Video Transcribed: Tulsa Attorney Isaiah Brydie coming at you with another video, and this video is going to be a continuation of my review of State Question 807. Jumping straight into it, we’re going to go to page four, section four, number five.
This is a provision that speaking to law enforcement, and I’m going to read directly from the State Question: No conduct permitted by this article shall constitute the basis for detention, search or arrest, except when law enforcement is investigating whether a person is operating a motor vehicle such and such, the odor of marijuana or burnt marijuana, the possession or suspicion of possession of marijuana without evidence of quantity, inaccessibly lawful amount or the possession of multiple containers of marijuana without evidence of the quantity in excess of the lawful amount, shall not individually or in combination with each other constitute reasonable articulate suspicion of a crime. Marijuana and marijuana infused products as permitted by this article are not contraband subject to search or seizure.
So just to give a brief overview of that provision, that provision is basically saying that the possession of marijuana, the smell of marijuana or the use of marijuana is not in itself a unlawful offense, that does not subject you to detention of search or a seizure or arrest unless a couple different things are met. So number one, if you’re operating a motor vehicle, if marijuana is smelled inside of the motor vehicle or on your persons, that may be grounds for additional law enforcement action after that. To investigate whether or not you were operating that motor vehicle under the influence of marijuana, that’s going to get sparse out a little bit later, I’m pretty sure. We’ll see a lot of things I’m expounding on this provision if the State Question goes into law.
Additionally, possessing multiple containers of marijuana or high level amounts of marijuana without any presumption that you are possessing an amount of marijuana that is higher than the lawful amount is itself not any type of reasonable articulate suspicion of a crime that is being committed.
So if you have five containers of marijuana and all of those five containers in themselves do not add up to be more than an ounce of marijuana, just the fact that you have five containers of marijuana does not mean that you are suspected of committing a crime.
Going forward from there, number six, a person shall not be denied eligibility for any public assistance programs offered by the government.
Going on from there, number seven allows for people who consume marijuana to be allowed to own and purchase a firearm and ammunition. And number eight on page four states that nothing in this section is going to apply to the privileges or rights or defenses of individuals who consume medical marijuana. So again, we see here a dividing line being drawn between recreational use and medical marijuana use.

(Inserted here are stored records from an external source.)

$ cat src/core/rsp_pkg.sv
// Shared constants and types of the run/stop power-up selector.
// Assumes a single 125 MHz system clock domain.
package rsp_pkg;

	// ********************
	// Selections
	// ********************
	typedef enum logic [1:0] {
		RSP_PWR_KEEP = 2'b00,
		RSP_PWR_RUN = 2'b01,
		RSP_PWR_STOP = 2'b10
	} rsp_pwr_sel_e;

	typedef enum logic {
		RSP_BK_RUN = 1'b0,
		RSP_BK_STOP = 1'b1
	} rsp_bk_sel_e;

	typedef enum logic [1:0] {
		RSP_ST_SETTLE = 2'b00,
		RSP_ST_DECIDE = 2'b01,
		RSP_ST_RUN = 2'b10,
		RSP_ST_STOP = 2'b11
	} rsp_state_e;

	// ********************
	// Reset values and timing
	// ********************
	localparam logic [1:0] RSP_CFG_PWR_RST = 2'h0;
	localparam logic RSP_CFG_BK_RST = 1'h0;
	localparam logic RSP_CFG_DESIG_RST = 1'h0;
	localparam logic [2:0] RSP_SETTLE_CYC = 3'h5;
	localparam int RSP_SYNC_W = 3;

endpackage

$ cat src/core/rsp_retain.sv
// Retained one-bit store for the start control relay.
// Sits on the backup supply: it has no reset, so its content outlives rst_n.
`timescale 1ns/1ps
`default_nettype none
module rsp_retain
(
	// Clock
	input wire logic clk_sys,
	// Write side
	input wire logic wr_en,
	input wire logic wr_bit,
	// Read side
	output logic rd_bit
);

	logic store_q;

	// No reset on purpose: a reset would wipe the retained value
	always_ff @(posedge clk_sys)
	begin
		if (wr_en)
		begin
			store_q <= wr_bit;
		end
	end

	always_ff @(posedge clk_sys)
	begin
		rd_bit <= store_q;
	end

endmodule
`default_nettype wire

$ cat src/core/rsp_run_stop.sv
// Run/stop decision at power-up and during operation.
// Assumes rst_n marks each power-up; pins are asynchronous, host strobes synchronous.
`timescale 1ns/1ps
`default_nettype none
module rsp_run_stop
	import rsp_pkg::*;
(
	// Clock and reset
	input wire logic clk_sys,
	input wire logic rst_n,
	// Selections from the host, staged until download
	input wire logic [1:0] pwr_sel,
	input wire logic bk_sel,
	input wire logic stop_desig,
	input wire logic reset_desig,
	input wire logic prog_load,
	// Host commands
	input wire logic start_cmd,
	input wire logic stop_cmd,
	// Pins
	input wire logic stop_in,
	input wire logic reset_in,
	input wire logic backup_lost,
	input wire logic cart_fitted,
	// Status
	output logic run_o,
	output logic start_control_relay,
	output logic backup_err,
	output logic [1:0] state_o
);
	import rsp_pkg::*;

	// ********************
	// State
	// ********************
	typedef struct packed {
		rsp_state_e st;
		logic [2:0] cnt;
		logic relay;
		logic flag;
		logic run;
		logic [1:0] cfg_pwr;
		logic cfg_bk;
		logic cfg_stop_en;
		logic cfg_rst_en;
		logic [RSP_SYNC_W-1:0] sync_stop;
		logic [RSP_SYNC_W-1:0] sync_rst;
		logic [RSP_SYNC_W-1:0] sync_bat;
		logic stop_f;
		logic rst_f;
		logic bat_f;
	} rsp_state_s;

	rsp_state_s s_q;
	rsp_state_s s_d;
	logic ret_wr_en;
	logic ret_wr_bit;
	logic ret_rd_bit;
	logic halt;
	logic decided;

	// ********************
	// Retained relay
	// ********************
	rsp_retain u_retain
	(
		.clk_sys(clk_sys),
		.wr_en(ret_wr_en),
		.wr_bit(ret_wr_bit),
		.rd_bit(ret_rd_bit)
	);

	// Designated inputs only; undesignated pins are ignored
	assign halt = (s_q.cfg_stop_en & s_q.stop_f) | (s_q.cfg_rst_en & s_q.rst_f);

	// Cartridge presence never enters the decision
	logic cart_unused;
	assign cart_unused = cart_fitted;

	// ********************
	// Next state
	// ********************
	always_comb
	begin
		s_d = s_q;
		ret_wr_en = 1'b0;
		ret_wr_bit = s_q.relay;
		decided = s_q.relay;

		// Three-stage sync; a change counts once stages two and three agree
		s_d.sync_stop = {s_q.sync_stop[1:0], stop_in};
		s_d.sync_rst = {s_q.sync_rst[1:0], reset_in};
		s_d.sync_bat = {s_q.sync_bat[1:0], backup_lost};
		if (s_q.sync_stop[1] == s_q.sync_stop[2])
		begin
			s_d.stop_f = s_q.sync_stop[2];
		end
		if (s_q.sync_rst[1] == s_q.sync_rst[2])
		begin
			s_d.rst_f = s_q.sync_rst[2];
		end
		if (s_q.sync_bat[1] == s_q.sync_bat[2])
		begin
			s_d.bat_f = s_q.sync_bat[2];
		end

		// Selections are staged and take effect on download
		if (prog_load)
		begin
			s_d.cfg_pwr = pwr_sel;
			s_d.cfg_bk = bk_sel;
			s_d.cfg_stop_en = stop_desig;
			s_d.cfg_rst_en = reset_desig;
		end

		unique case (s_q.st)
			RSP_ST_SETTLE:
			begin
				// Let the pin filters fill before judging the backup state
				s_d.run = 1'b0;
				s_d.cnt = s_q.cnt + 3'h1;
				if (s_q.cnt == RSP_SETTLE_CYC)
				begin
					s_d.st = RSP_ST_DECIDE;
				end
			end
			RSP_ST_DECIDE:
			begin
				if (s_q.bat_f)
				begin
					s_d.flag = 1'b1;
					decided = (s_q.cfg_bk == RSP_BK_RUN);
				end
				else
				begin
					s_d.flag = 1'b0;
					if (s_q.cfg_pwr == RSP_PWR_RUN)
					begin
						decided = 1'b1;
					end
					else if (s_q.cfg_pwr == RSP_PWR_STOP)
					begin
						decided = 1'b0;
					end
					else
					begin
						// Unused code behaves as keep
						decided = ret_rd_bit;
					end
				end
				ret_wr_en = 1'b1;
				ret_wr_bit = decided;
				s_d.relay = decided;
				s_d.run = decided & ~halt;
				s_d.st = (decided & ~halt) ? RSP_ST_RUN : RSP_ST_STOP;
			end
			RSP_ST_RUN, RSP_ST_STOP:
			begin
				// Stop command wins if both arrive together
				if (stop_cmd)
				begin
					decided = 1'b0;
				end
				else if (start_cmd)
				begin
					decided = 1'b1;
				end
				ret_wr_en = start_cmd | stop_cmd;
				ret_wr_bit = decided;
				s_d.relay = decided;
				s_d.run = decided & ~halt;
				s_d.st = (decided & ~halt) ? RSP_ST_RUN : RSP_ST_STOP;
			end
		endcase
	end

	always_ff @(posedge clk_sys or negedge rst_n)
	begin
		if (!rst_n)
		begin
			s_q <= '{st: RSP_ST_SETTLE, cnt: 3'h0, relay: 1'b0, flag: 1'b0, run: 1'b0,
				cfg_pwr: RSP_CFG_PWR_RST, cfg_bk: RSP_CFG_BK_RST,
				cfg_stop_en: RSP_CFG_DESIG_RST, cfg_rst_en: RSP_CFG_DESIG_RST,
				sync_stop: '0, sync_rst: '0, sync_bat: '0,
				stop_f: 1'b0, rst_f: 1'b0, bat_f: 1'b0};
		end
		else
		begin
			s_q <= s_d;
		end
	end

	// ********************
	// Outputs
	// ********************
	assign run_o = s_q.run;
	assign start_control_relay = s_q.relay;
	assign backup_err = s_q.flag;
	assign state_o = s_q.st;
endmodule
`default_nettype wire

$ cat config.mk
export PLATFORM = sky130hd
export DESIGN_NAME = rsp_run_stop
export DESIGN_NICKNAME = d
export VERILOG_FILES = /design/src/core/rsp_pkg.sv /design/src/core/rsp_retain.sv /design/src/core/rsp_run_stop.sv
export SDC_FILE = /design/constraint.sdc
export NUM_CORES = 1
export LEC_CHECK = 0
export BUFFER_PORTS_ARGS = -buffer_cell sky130_fd_sc_hd__buf_2
export CORE_AREA = 5 5 49 51
export CTS_CLUSTER_SIZE = 24
export DETAILED_ROUTE_END_ITERATION = 8
export DIE_AREA = 0 0 54 56
export PLACE_DENSITY = 0.79
export SLEW_MARGIN = 20
export SYNTH_ARGS = -nofsm -noshare
export SYNTH_HDL_FRONTEND = slang
export SYNTH_SLANG_ARGS = --single-unit
$ cat constraint.sdc
create_clock -name clk_sys -period 1.98 [get_ports clk_sys]
set_input_delay 0.099 -clock clk_sys [delete_from_list [all_inputs] [get_ports clk_sys]]
set_output_delay 0.099 -clock clk_sys [all_outputs]
set_load 0.01 [all_outputs]
==> impl_table.tex <==
\begin{tabular}{lr}
\hline
Metric & Value \\
\hline
\multicolumn{2}{l}{\textbf{Run status}} \\
\quad Run status & finished clean \\
\multicolumn{2}{l}{\textbf{Setup path}} \\
\quad Kind of cell adding the most delay to the critical path & flip-flops \\
\quad Combined buffer and inverter count along the critical path & 0 \\
\quad CP max-delay cell & dfrtp\_1 \\
\quad CP Data Arrival Time & 1.39 ns \\
\quad Setup crit end kind & flip-flop \\
\quad Type of element launching the critical path & flip-flop \\
\quad Cell chain of the critical path & or3b\_1 > o31ai\_2 > o211ai\_1 \\
\quad Register-to-register setup slack & roughly 0.66 ns \\
\quad Register-to-Register Path Depth & 3 \\
\quad Worst flop-to-flop path endpoint & u\_retain.store\_q \\
\quad Largest stage delay on the critical path & 0.45 ns \\
\quad Required time reported for the critical path endpoint & 2.04 ns \\
\quad Highest fanout seen on the critical path & 5 \\
\quad Worst path depth & 3 \\
\quad Beginning of the worst register-to-register path & s\_q[0] \\
\quad Class of the most critical setup path & flip-flop to flip-flop \\
\quad Critical path startpoint & s\_q[0] \\
\multicolumn{2}{l}{\textbf{Floorplanning}} \\
\quad Number of rows in the core area & 16 \\
\quad Vert. Die Dim & around 56 um \\
\quad Area enclosed by the die boundary & 3024 um2 \\
\quad Die Wd & around 54 um \\
\quad Core ar. & 1902 um2 \\
\quad Count of pins on the block boundary & 19 \\
\quad Effective utilization at floorplan & between 50\% and 60\% \\
\multicolumn{2}{l}{\textbf{Drt}} \\
\quad Number of violations reported at the end of detailed-routing iteration 0 & 5 \\
\quad Routed wire length & 1566 um \\
\quad Detailed-route via count & 579 \\
\quad First-pass DRT Iterations & 4 \\
\quad Average routed wire per standard cell & 13.05 um \\
\quad DR DRC count & 0 \\
\quad Avg Vias per Cell & a little under 5 \\
\quad Number of antenna-violating nets in the routed design & 0 \\
\multicolumn{2}{l}{\textbf{Synthesis}} \\
\quad Number of flops mapped to enable cells by yosys & 1 \\
\quad Total nets after synthesis & 83 \\
\quad Total of warnings raised by yosys & 0 \\
\quad Count leader, synth & dfrtp\_1 \\
\quad Part of the Yosys area used for sequential elements & 69.50\% \\
\quad Flop and latch count out of synthesis & 27 \\
\quad Cell count after synthesis & 67 \\
\quad Area share of the largest cell type after synthesis & roughly 64\% \\
\quad Total standard cell area after synthesis & 972.2 um2 \\
\quad Synth Flop Type & dfrtp\_1 \\
\quad Largest area contributor in the synthesized netlist & dfrtp\_1 \\
\quad Per-instance average area after synthesis & 14.51 um2 \\
\quad Number of library cell types mapped by synthesis & 22 \\
\quad Share of synthesized registers carrying an async set or reset & 92.59\% \\
\quad Cell types occupying the most area after synthesis & dfrtp\_1 (64\%), mux2\_2 (6.9\%), maj3\_1 (3.1\%) \\
\quad Synth cell count leaders & dfrtp\_1 (25), mux2\_2 (6), nand2\_1 (6) \\
\multicolumn{2}{l}{\textbf{Clock tree}} \\
\quad Post-CTS clock slew at the launch and capture registers of the worst setup and hold paths & 0.13 ns \\
\quad Clock Path Buffers & 2 \\
\quad Worst-Skew Late Latency & 0.31 ns \\
\quad Cell at the root of the clock tree & clkbuf\_4 \\
\quad Clock Sink Count & 27 \\
\quad Resize count post-CTS & 0 \\
\quad Total number of H-tree levels & 1 \\
\quad Number of clock buffers inserted by TritonCTS & 3 \\
\quad CTS tree & built \\
\multicolumn{2}{l}{\textbf{Cells and area}} \\
\quad Area used by sequential logic in the layout & just under 700 um2 \\
\quad \# diodes & 0 \\
\quad Area occupied by multi-input gates & 270.3 um2 \\
\quad Fraction of layout cells with a size suffix above 1 & a little under a third \\
\quad Area growth from synthesis to layout & 20.72\% \\
\quad Final \#Nets & 110 \\
\quad Layout filler cell count & 134 \\
\multicolumn{2}{l}{\textbf{Timing}} \\
\quad Setup TNS Final & 0 ns \\
\quad Number of hold violations in the final report & 0 \\
\quad Achievable Freq & 755.7 MHz \\
\quad Finish-stage setup viols & 0 \\
\quad Slew at the pin closest to its max-slew limit & $\sim$0.53 ns \\
\quad Final number of max-transition violations & 0 \\
\quad Worst setup skew after layout & 0.0005779 ns \\
\quad Slew Limit Headroom & between 60\% and 70\% \\
\quad Setup repair after global routing missed its margin & false \\
\quad Smallest hold slack & 0.02120 ns \\
\quad Min Tclk post-route & 1.323 ns \\
\quad Tcrit/Tclk final & 66.83\% \\
\multicolumn{2}{l}{\textbf{Min path}} \\
\quad Endpoint, Worst Hold & s\_q[14] \\
\quad Hold-critical path depth & 2 \\
\quad Hold crit path type & input port to flip-flop \\
\quad Beginning of the worst hold path & bk\_sel \\
\multicolumn{2}{l}{\textbf{Pwr}} \\
\quad Clock share of power & 24.4\% \\
\quad Proportion of total power due to net switching & 22.49\% \\
\quad Part of the power in combinational logic & a little under a tenth \\
\quad Power per cell area & between 700 and 800 nW/um2 \\
\quad Sequential fraction of design power & between 60\% and 70\% \\
\quad Sw power & $\sim$0.21 mW \\
\quad Internal portion of total power & 0.7125 mW \\
\quad Post-layout total power & 0.9193 mW \\
\quad Largest vdd supply drop & $\sim$440 uV \\
\quad Lkg Pwr & 0.5285 nW \\
\multicolumn{2}{l}{\textbf{Global route}} \\
\quad GRT Residual Overflow & 0 \\
\quad Number of antenna violations at the first check in global routing & 0 \\
\quad Wire length of the first global-routing pass & around 2800 um \\
\quad Number of global-route vias before repair & approximately 660 \\
\quad Pin count of the biggest net entering global routing & 26 \\
\quad Overall track demand over capacity in global routing & 12.88\% \\
\multicolumn{2}{l}{\textbf{Placed design}} \\
\quad Buffers on Ports & 17 \\
\quad GP Congestion & approximately 0.75 \\
\quad Post-DP HPWL & 1081 um \\
\multicolumn{2}{l}{\textbf{Run}} \\
\quad Number of maximum-capacitance constraint violations & 0 \\
\hline
\end{tabular}
[kinds of logic (layout without fill, tap and decap cells)]
kind of cell	after synthesis	after routing	synth area share, %
adders and majority gates	5	5	5.663
and+or+nand+nor	13	13	6.692
AOI/OAI and AO/OA	9	9	6.692
xor gates and xnor gates	2	2	1.802
muxes	6	6	6.949
DFF	27	27	69.50
buffers and inverters	5	31	2.702
[area by class of cell]
| type | instances | area share [%] |
|---|---|---|
| Inverter | 3 | 0.9595 |
| Clock buffer | 3 | 1.919 |
| Multi-Input combinational cell | 35 | 23.03 |
| Sequential cell | 27 | 57.57 |
| Clock inverter | 1 | 0.4264 |
| Timing Repair Buffer | 24 | 13.22 |
| Tap cell | 27 | 2.878 |
[through the flow]
step                      area (um2)  setup WS, ns  util [%]  std cells
after floorplan                972.2        0.7315         -         67
after detailed placement        1076        0.6666     56.58        109
after CTS                       1164        0.6526     61.18        119
after global routing            1174        0.5964     61.71        120
final                           1174        0.6567     61.71        120
after global placement          1076        0.6928     56.58        109
[worst reg2reg max path, delay by kind of cell (launching register included)]
| kind | cells | cell delay (ns) |
|---|---|---|
| and+or+nand+nor | 1 | 0.38 |
| DFF | 1 | 0.45 |
| AOI/OAI and AO/OA | 2 | 0.25 |
[per-layer routing]
layer / wire [um] / share of wire [%] / up-vias / GRT usage (%)
met1: 636 / 41 / 280 / 14.09
met2: 813 / 52 / 18 / 21.45
met5: 0 / 0 / - / 0
met4: 15 / 0.96 / 0 / 6.406
li1: - / - / 279 / -
met3: 100 / 6.4 / 2 / 4.290
[repair_timing]
item / CTS / global route
buffers inserted: 0 / 0
hold buffers: 6 / 1
endpoints found under the hold margin: 30 / 1
[how the worst max path moves through the flow]
stage,to
after CTS,u_retain.store_q
after global routing,u_retain.store_q
after detailed placement,u_retain.store_q
final,u_retain.store_q
after global placement,u_retain.store_q
after floorplan,u_retain.store_q
[flip-flops by register name, summed over array words and instances (netlist names)]
signal / count
backup_err: 1
run_o: 1
s_d: 6
s_q: 14
start_control_relay: 1
state_o: 2
u_retain.rd_bit: 1
u_retain.store_q: 1
[power groups by stage]
stage | clock network, mW | logic, mW | registers [mW]
floorplan | 0 | 0.0392 | 0.619
global placement | 0 | 0.0725 | 0.620
detailed placement | 0 | 0.0757 | 0.621
CTS | 0.235 | 0.0853 | 0.610
global route | 0.251 | 0.0949 | 0.616
finish | 0.224 | 0.0853 | 0.610
[cells in the final DEF (no fill, tap or decap), drive strengths merged, types with 3 or more instances in the layout]
cell type	n
buf	17
maj3	3
clkbuf	3
nor2b	3
dlygate4sd3	7
nand2	6
dfrtp	25
inv	3
mux2	6
(Power assumes the default switching activity.)
**src/core/cmpm_pkg.sv**
```systemverilog
// constants and carrier types for the cell monitor power mode controller.
// assumes a single core clock; sleep ticks come from the low-speed oscillator as a one-cycle pulse.
// Summary of operation
// RQ1: sleep is entered on a sleep command or on a watchdog timeout.
// RQ2: in sleep only comms input, slow oscillator and registers stay powered; digital core, sleep regulators and input buffers also stay on here.
// RQ3: sleep still runs timed scan and balance; comms activity wakes the device; balance sources are held off in sleep work here.
// RQ4: shutdown holds for as long as enable is low.
// RQ5: shutdown keeps digital core, sleep regulators and input buffers powered.
// RQ6: leaving shutdown skips the factory configuration reload.
// RQ7: normal mode has standby (waiting) and active (operation running) states.
// RQ8: balance current sources follow demand and are forced off in sleep and shutdown.
// RQ9: top three balance outputs drive p-channel, lower nine drive n-channel.
// RQ10: balancing mode is manual, timed or automatic.
// RQ11: chain holds at most fourteen devices of twelve cells each.
// RQ12: fault state is readable; comms faults answer or go unprompted upstream.
// RQ13: measurement results are unfiltered; fault detect inputs are filtered.
// RQ14: two scanning modes over all cells plus single direct measurement.
// RQ15: results are fourteen bits, held in data registers.
// RQ16: main regulator and external supply switch are on only in normal mode.
// RQ17: wake or shutdown exit lands in standby until a command starts work.
package cmpm_pkg;
    localparam int CMPM_CELLS = 12;
    localparam int CMPM_NCH_CELLS = 9;
    localparam int CMPM_MAX_DEVICES = 14;
    localparam int CMPM_ADC_BITS = 14;
    localparam int CMPM_FILT_LEN = 4;
    localparam logic [1:0] CMPM_BAL_MANUAL = 2'h0;
    localparam logic [1:0] CMPM_BAL_TIMED = 2'h1;
    localparam logic [1:0] CMPM_BAL_AUTO = 2'h2;

    typedef enum logic [4:0] {
        CMPM_ST_SHUTDOWN = 5'b0_0001,
        CMPM_ST_STANDBY = 5'b0_0010,
        CMPM_ST_ACTIVE = 5'b0_0100,
        CMPM_ST_SLEEP = 5'b0_1000,
        CMPM_ST_SLPWORK = 5'b1_0000
    } cmpm_state_t;

    typedef struct packed {
        logic sleep_cmd;
        logic wdog_timeout;
        logic comms_activity;
        logic op_start;
        logic op_done;
        logic timed_tick;
        logic timed_done;
    } cmpm_evt_t;

    typedef struct packed {
        logic main_reg_en;
        logic ext_sw_en;
        logic analog_bias_en;
        logic comms_in_en;
        logic slow_osc_en;
        logic regs_en;
        logic digital_core_en;
        logic sleep_reg_en;
        logic in_buf_en;
    } cmpm_pwr_t;
endpackage

```
**src/core/cmpm_filter.sv**
```systemverilog
// majority-free persistence filter for one fault detect input.
// assumes the input is already synchronous to the core clock.
`timescale 1ns/1ns
module cmpm_filter
(
    input wire logic i_core_clk,
    input wire logic i_srst,
    input wire logic i_raw,
    output logic o_filt
);
    import cmpm_pkg::*;
    logic [CMPM_FILT_LEN-1:0] hist_q;
    logic [CMPM_FILT_LEN-1:0] hist_d;
    logic filt_q;
    logic filt_d;

    always_comb
    begin
        hist_d = {hist_q[CMPM_FILT_LEN-2:0], i_raw};
        filt_d = filt_q;
        if (&hist_q)
        begin
            filt_d = 1'b1;
        end
        else if (~|hist_q)
        begin
            filt_d = 1'b0;
        end
    end

    always_ff @(posedge i_core_clk)
    begin
        if (i_srst)
        begin
            hist_q <= '0;
            filt_q <= 1'b0;
        end
        else
        begin
            hist_q <= hist_d;
            filt_q <= filt_d;
        end
    end

    assign o_filt = filt_q;
endmodule

```
**src/core/cmpm_top.sv**
```systemverilog
// power mode sequencer: normal/sleep/shutdown, rail enables, balance gate drive.
// assumes all inputs synchronous to i_core_clk; events are one-cycle pulses.
`timescale 1ns/1ns
module cmpm_top
(
    input wire logic i_core_clk,
    input wire logic i_srst,
    input wire logic i_enable,
    input wire cmpm_pkg::cmpm_evt_t i_evt,
    input wire logic [1:0] i_bal_mode,
    input wire logic [cmpm_pkg::CMPM_CELLS-1:0] i_bal_demand,
    input wire logic [cmpm_pkg::CMPM_CELLS-1:0] i_bal_timed_mask,
    input wire logic [cmpm_pkg::CMPM_CELLS-1:0] i_bal_auto_mask,
    input wire logic i_fault_raw,
    input wire logic i_meas_valid,
    input wire logic [cmpm_pkg::CMPM_ADC_BITS-1:0] i_meas_data,
    output cmpm_pkg::cmpm_state_t o_state,
    output cmpm_pkg::cmpm_pwr_t o_pwr,
    output logic [cmpm_pkg::CMPM_CELLS-1:0] o_balance_gate_drive_output,
    output logic [cmpm_pkg::CMPM_CELLS-1:0] o_gate_src_on,
    output logic o_factory_reload,
    output logic o_fault,
    output logic [cmpm_pkg::CMPM_ADC_BITS-1:0] o_meas_q
);
    import cmpm_pkg::*;

    cmpm_state_t state_q;
    cmpm_state_t state_d;
    logic boot_q;
    logic boot_d;
    // RQ11 twelve cells per device
    logic [CMPM_CELLS-1:0] src_q;
    logic [CMPM_CELLS-1:0] src_d;
    // RQ15 fourteen-bit result register
    logic [CMPM_ADC_BITS-1:0] meas_q;
    logic [CMPM_ADC_BITS-1:0] meas_d;
    logic fault_f;

    // n-channel gates turn on when the source sinks, p-channel when it sources
    function automatic logic [CMPM_CELLS-1:0] pin_level(input logic [CMPM_CELLS-1:0] on);
        logic [CMPM_CELLS-1:0] lvl;
        lvl = '0;
        for (int i = 0; i < CMPM_CELLS; i++)
        begin
            lvl[i] = (i < CMPM_NCH_CELLS) ? ~on[i] : on[i];
        end
        return lvl;
    endfunction

    function automatic logic is_normal(input cmpm_state_t s);
        return (s == CMPM_ST_STANDBY) || (s == CMPM_ST_ACTIVE);
    endfunction

    always_comb
    begin
        state_d = state_q;
        unique case (state_q)
            CMPM_ST_SHUTDOWN:
            begin
                // RQ17 exit to standby
                if (i_enable)
                begin
                    state_d = CMPM_ST_STANDBY;
                end
            end
            CMPM_ST_STANDBY:
            begin
                // RQ1 sleep entry
                if (i_evt.sleep_cmd || i_evt.wdog_timeout)
                begin
                    state_d = CMPM_ST_SLEEP;
                end
                // RQ7 start operation
                // RQ14 scans run in active
                else if (i_evt.op_start)
                begin
                    state_d = CMPM_ST_ACTIVE;
                end
            end
            CMPM_ST_ACTIVE:
            begin
                if (i_evt.sleep_cmd || i_evt.wdog_timeout)
                begin
                    state_d = CMPM_ST_SLEEP;
                end
                else if (i_evt.op_done)
                begin
                    state_d = CMPM_ST_STANDBY;
                end
            end
            CMPM_ST_SLEEP:
            begin
                // RQ3 wake on comms, timed work
                if (i_evt.comms_activity)
                begin
                    state_d = CMPM_ST_STANDBY;
                end
                else if (i_evt.timed_tick)
                begin
                    state_d = CMPM_ST_SLPWORK;
                end
            end
            CMPM_ST_SLPWORK:
            begin
                if (i_evt.comms_activity)
                begin
                    state_d = CMPM_ST_STANDBY;
                end
                else if (i_evt.timed_done)
                begin
                    state_d = CMPM_ST_SLEEP;
                end
            end
            default:
            begin
                state_d = CMPM_ST_SHUTDOWN;
            end
        endcase
        // RQ4 enable low forces shutdown
        if (!i_enable)
        begin
            state_d = CMPM_ST_SHUTDOWN;
        end
    end

    always_comb
    begin
        // RQ6 reload only on first power-up, never on shutdown exit
        boot_d = 1'b0;
        // RQ10 balance source selection
        src_d = '0;
        unique case (i_bal_mode)
            CMPM_BAL_TIMED: src_d = i_bal_demand & i_bal_timed_mask;
            CMPM_BAL_AUTO: src_d = i_bal_demand & i_bal_auto_mask;
            default: src_d = i_bal_demand;
        endcase
        // RQ8 sources off outside normal mode
        if (!is_normal(state_d))
        begin
            src_d = '0;
        end
        // RQ13 results stored unfiltered
        meas_d = i_meas_valid ? i_meas_data : meas_q;
    end

    always_ff @(posedge i_core_clk)
    begin
        if (i_srst)
        begin
            state_q <= CMPM_ST_SHUTDOWN;
            boot_q <= 1'b1;
            src_q <= '0;
            meas_q <= '0;
        end
        else
        begin
            state_q <= state_d;
            boot_q <= boot_d;
            src_q <= src_d;
            meas_q <= meas_d;
        end
    end

    // RQ13 fault inputs filtered
    cmpm_filter u_fault_filt
    (
        .i_core_clk(i_core_clk),
        .i_srst(i_srst),
        .i_raw(i_fault_raw),
        .o_filt(fault_f)
    );

    always_comb
    begin
        // RQ16 main regulator and switch in normal only
        o_pwr.main_reg_en = is_normal(state_q);
        o_pwr.ext_sw_en = is_normal(state_q);
        o_pwr.analog_bias_en = is_normal(state_q);
        // RQ2 sleep keeps comms, slow osc, registers
        o_pwr.comms_in_en = (state_q != CMPM_ST_SHUTDOWN);
        o_pwr.slow_osc_en = (state_q != CMPM_ST_SHUTDOWN);
        // RQ5 retained domains always on
        o_pwr.regs_en = 1'b1;
        o_pwr.digital_core_en = 1'b1;
        o_pwr.sleep_reg_en = 1'b1;
        o_pwr.in_buf_en = 1'b1;
    end

    assign o_state = state_q;
    assign o_gate_src_on = src_q;
    // RQ9 polarity per transistor type
    assign o_balance_gate_drive_output = pin_level(src_q);
    assign o_factory_reload = boot_q;
    // RQ12 fault state readable
    assign o_fault = fault_f;
    assign o_meas_q = meas_q;
endmodule

```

Going on from page four to page five we see a couple of fines being laid out here. These fines being that there is a $250 fine for growing in public view or for growing in an area that is not locked and secured. We also see a $25 fine for consuming marijuana in a public place, not licensed to be a marijuana consuming area.
Also too going forward from there, in number five we see that, or I’m sorry, number four, we see that there are some specific provisions for people under the age of 21 who consume medical marijuana. They either face a fine or they face up to four hours of drug education and counseling in lieu of the fine, and also too in number five we see some more fines and violations for possession or growing in excess to the lawful amount that you can possess or grow under the State Question.